Systems monitoring always has been a foundational element to delivering on IT SLAs, and importantly attempting to reduce business impact by quickly identifying symptoms and ultimately the root cause of application delivery disruption and impact. Whether it was basic heartbeat monitoring or advanced correlation of incidents, monitoring always has played a front-line role.
But monitoring itself has changed over the years. Fortunately gone, for the most part, are the days of highly intrusive agents that would consume memory, compute, and disk resources – and potentially interrupt the health of the very systems they were monitoring. Our monitoring tools also have been shaped by the evolution and sophistication of the underlying platforms. Today, server monitoring tools have multiple layers of device inspection – from high-level events to lower BIOS-level alerts – that allow systems administrators greater flexibility and granularity on how they manage a server farm. Network monitoring has progressed as well, particularly as workloads now regularly stretch across data center and cloud boundaries. Storage monitoring, which always has been a highly-specialized domain, also has expanded. Fibre Channel and the management of specialized connectivity were always unique to the storage estate – but today, as more “open” storage protocols like file and object storage have become mainstream in data centers, more IP-based management options exist for administrators.
The other important evolution in the monitoring arena is artificial intelligence (AI) and machine learning (ML). The former allows the processing of data in real-time to detect anomalies against normal benchmarks, to identify and understand dependencies, and even to assist in root-cause analysis (RCA). AI can help automate the processing of machine-generated events to focus on the “signal” vs. the noise. In today’s data center, with more and more devices generating an alert and/or event data, the volume is too great for manual processing.
Machine Learning, on the other hand, allows the ability to analyze historical data to predict the future. For example, is there a slow performance issue that is emerging in a specific infrastructure pool? ML can learn from the patterns that are emerging through data and, ultimately, pinpoint issues before they become system critical. ML also can help when planning the introduction of a new workload – helping forecast resource requirements to avoid future bottlenecks and/or outages.
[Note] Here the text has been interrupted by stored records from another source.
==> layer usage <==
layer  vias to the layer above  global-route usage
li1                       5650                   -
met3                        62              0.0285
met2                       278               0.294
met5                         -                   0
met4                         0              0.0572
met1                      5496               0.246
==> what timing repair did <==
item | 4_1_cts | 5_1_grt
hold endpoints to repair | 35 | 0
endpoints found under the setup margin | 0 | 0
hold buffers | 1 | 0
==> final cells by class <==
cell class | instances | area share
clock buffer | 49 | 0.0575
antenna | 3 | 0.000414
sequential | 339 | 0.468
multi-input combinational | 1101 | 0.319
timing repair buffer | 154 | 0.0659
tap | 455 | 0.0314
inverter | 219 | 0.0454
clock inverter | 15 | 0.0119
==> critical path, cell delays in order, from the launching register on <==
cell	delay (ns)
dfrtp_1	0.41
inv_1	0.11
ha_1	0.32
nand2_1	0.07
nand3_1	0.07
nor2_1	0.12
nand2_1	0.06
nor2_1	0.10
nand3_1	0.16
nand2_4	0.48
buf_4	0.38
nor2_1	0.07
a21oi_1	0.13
Today, minimizing business disruption requires the monitoring of storage, network, server, and application processes, the correlation of the entire stack across platforms, and continuous learning and improvement – be it AI or ML.
The human layer is also important and cannot be forgotten. Over time models can be improved, but not every scenario can be modeled today. Experienced engineers who understand the application and infrastructure interaction continue to play a vital role in issue resolution.
Having worked with enterprise customers to deploy and optimize monitoring solutions, from ScienceLogic, Datadog, and Logicmonitor, to PRTG and Nagios, I learned that while the ultimate objective was to know there was an issue before the customer was aware, this goal was often unobtainable. Enterprise customers have hundreds or thousands of end users accessing their applications 24x7 and if there is an application issue, they will be contacting the helpdesk often at the same time as the monitoring solution is detecting a problem.
Ultimately, these customers focused on outcomes and the minimization of business disruption. Demonstrating the ability to quickly determine and resolve the root cause of an application issue relies on real-time access to monitoring data and logs and experienced engineers that can diagnose across numerous data center and hyperscaler platforms. This requires not only the deployment of a highly capable monitoring solution but also access to years of performance data and highly experienced engineers.
Systems monitoring is like proactive healthcare. It requires work but it’s never been more important.
About The Author
Dan is the CEO of CDS. Previously, he was at HiveIO, a developer of intelligent virtualization technology, where he served as CEO. Prior to HiveIO, Dan was Chief Operating Officer for the managed services company Datapipe, supporting customers globally in over 20 data centers and across private and public cloud solutions. Datapipe was acquired by Rackspace, where Dan served as GM and SVP of Service Delivery. Dan also has held key leadership roles with Dell and Perot Systems.